TRANSLESIONAL SYNTHESIS ON DNA TEMPLATES CONTAINING 8-OXO-7,8-DIHYDRODEOXYADENOSINE

This study was designed to establish them is coding potential of 8-oxo-7,8-dihydrodeoxyadenosine (8-oxo-dA). Oligodeoxynucleotides modified site-specifically with 8-oxo-dA were used as templates in primer extension reactions catalyzed by DNA polymerase I (Klenow fragment), DNA polymerase alpha (pol alpha), or DNA polymerase beta (pol beta). dTMP or dGMP is incorporated opposite 8-oxo-dA when either of these dNTPs is provided as substrate for DNA polymerase. dTMP is incorporated exclusively opposite 8-oxo-dA when all four dNTPs are present in the reaction mixture at equimolar concentrations.
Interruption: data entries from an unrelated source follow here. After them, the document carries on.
What follows belongs to an exercise in optimizing a design on an open flow for small area, a short achievable clock period and few clock cycles per item; a production flow would make more cautious choices.
The RTL was checked by simulation tests, not by an equivalence proof against the original design.

// ldsdk_pll
module ldsdk_pll #(
    parameter integer P_TICKS   = 240000,
    parameter integer REF_POINT = 1000,
    parameter integer TC        = 10,
    parameter integer K_CLIP    = 2,
    parameter integer G_LEAD    = 3,
    parameter integer G_CLIP    = 1,
    parameter integer G_INT     = 24,
    parameter integer SCALE     = 5,
    parameter integer TRIM_BITS = 10
) (
    input  wire                 clk,
    input  wire                 rst,
    input  wire                 in_valid,
    output wire                 in_ready,
    input  wire [15:0]          in_fn,
    input  wire [31:0]          in_t,
    input  wire                 in_wait_sync,
    input  wire                 in_sf_valid,
    input  wire [15:0]          in_sf_frame,
    output reg                  done,
    output reg                  start,
    output reg  [TRIM_BITS-1:0] trim_out,
    output reg                  sat,
    output wire [31:0]          phase,
    output wire [31:0]          err,
    output reg  [15:0]          last_fn,
    output wire [31:0]          last_fts,
    output reg                  fault
);
==> flow/config.mk <==
export PLATFORM = sky130hd
export DESIGN_NAME = ldsdk_pll
export DESIGN_NICKNAME = ldsdk_pll
export VERILOG_FILES = /design/flow/design.v
export SDC_FILE = /design/flow/constraint.sdc
export NUM_CORES = 4
export LEC_CHECK = 0
export ABC_AREA = 1
export CAP_MARGIN = 20
export CORE_MARGIN = 2
export CORE_UTILIZATION = 40
export SLEW_MARGIN = 20
==> flow/constraint.sdc <==
create_clock -name core_clock -period 70.0 [get_ports {clk}]
set_input_delay 14.0000 -clock core_clock [delete_from_list [all_inputs] [get_ports {clk}]]
set_output_delay 14.0000 -clock core_clock [all_outputs]
set_load 0.01 [all_outputs]
run.sh (not shown) runs the stock make flow with config.mk's settings and CLKGATE_MAP_FILE= SYNTH_SCRIPT=/design/flow/synth_recipe.tcl, a recipe that flattens the netlist after the stock synthesis.
The baseline ran to the end with no violations.
Testbench counts at the start, summed over its fixed seeds: cycles 3,224, items 3,200.
==> next run, changes <==
--- a/flow/config.mk
+++ b/flow/config.mk
@@ -6,5 +6,4 @@
 export NUM_CORES = 4
 export LEC_CHECK = 0
-export ABC_AREA = 1
 export CAP_MARGIN = 20
 export CORE_MARGIN = 2
=>
- synthesized area came out higher by 10%
- synthesized cell count came out lower by 2.7%
- cell area came out higher by 7.5%
- sequential cell count does not change
- worst setup slack degrades by 2.9 ns
==> next run, changes <==
==> flow/flow/run.sh (new file) <==
#!/bin/bash
bash standard.sh "BUFFER_PORTS_ARGS=-buffer_cell sky130_fd_sc_hd__buf_1" finish > standard_flow.log 2>&1
==> flow/standard.sh (new file) <==
#!/bin/bash
# synth_recipe.tcl (not shown) runs the flow's synth.tcl, then flattens the netlist and writes it again
# the make line also repeats each setting of config.mk as NAME=value (left out here)
make -C /OpenROAD-flow-scripts/flow DESIGN_CONFIG=/design/flow/config.mk WORK_HOME=/design/flow/orfs CLKGATE_MAP_FILE= SYNTH_SCRIPT=/design/flow/synth_recipe.tcl "${@:-finish}"
--- a/flow/config.mk
+++ b/flow/config.mk
@@ -6,4 +6,5 @@
 export NUM_CORES = 4
 export LEC_CHECK = 0
+export ABC_AREA = 1
 export CAP_MARGIN = 20
 export CORE_MARGIN = 2
removed: flow/run.sh
=>
- worst hold slack got worse by 0.0030 ns
- clock skew is higher by 0.013 ns
- synthesized area is lower by 9.5%
- sequential cell count does not change
This design comes from an exercise in tuning for small area and few clock cycles per item on the open sky130 flow, not from production work.
In this exercise RTL edits were held to simulation tests only and were not proved equivalent to the original.
Power and IR drop assume default switching activity.

$ cat flow/config.mk
export PLATFORM = sky130hd
export DESIGN_NAME = vs23_setmode
export DESIGN_NICKNAME = vs23_setmode
export VERILOG_FILES = /design/flow/design.v
export SDC_FILE = /design/flow/constraint.sdc
export NUM_CORES = 4
export LEC_CHECK = 0
export CAP_MARGIN = 20
export CORE_MARGIN = 2
export CORE_UTILIZATION = 40
export SLEW_MARGIN = 20
$ cat flow/constraint.sdc
create_clock -name core_clock -period 16.0 [get_ports {clk}]
set_input_delay 3.2000 -clock core_clock [delete_from_list [all_inputs] [get_ports {clk}]]
set_output_delay 3.2000 -clock core_clock [all_outputs]
set_load 0.01 [all_outputs]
Chain extension is catalyzed efficiently by Klenow fragment and pol beta under conditions where 8-oxo-dA is paired with dT at the 3' terminus of the primed DNA template. Chain extension catalyzed by pol alpha proceeds more slowly. As shown by steady-state kinetic experiments, incorporation of dGMP is higher in reactions catalyzed by pol beta than by Klenow fragment or pol alpha. The dG.8-oxo-dA pair is extended efficiently from the 3' terminus in the absence of dTTP. We conclude that DNA containing 8-oxo-dA is capable of miscoding; however, unlike 8-oxo-dG, the mutagenic potential of this lesion is limited.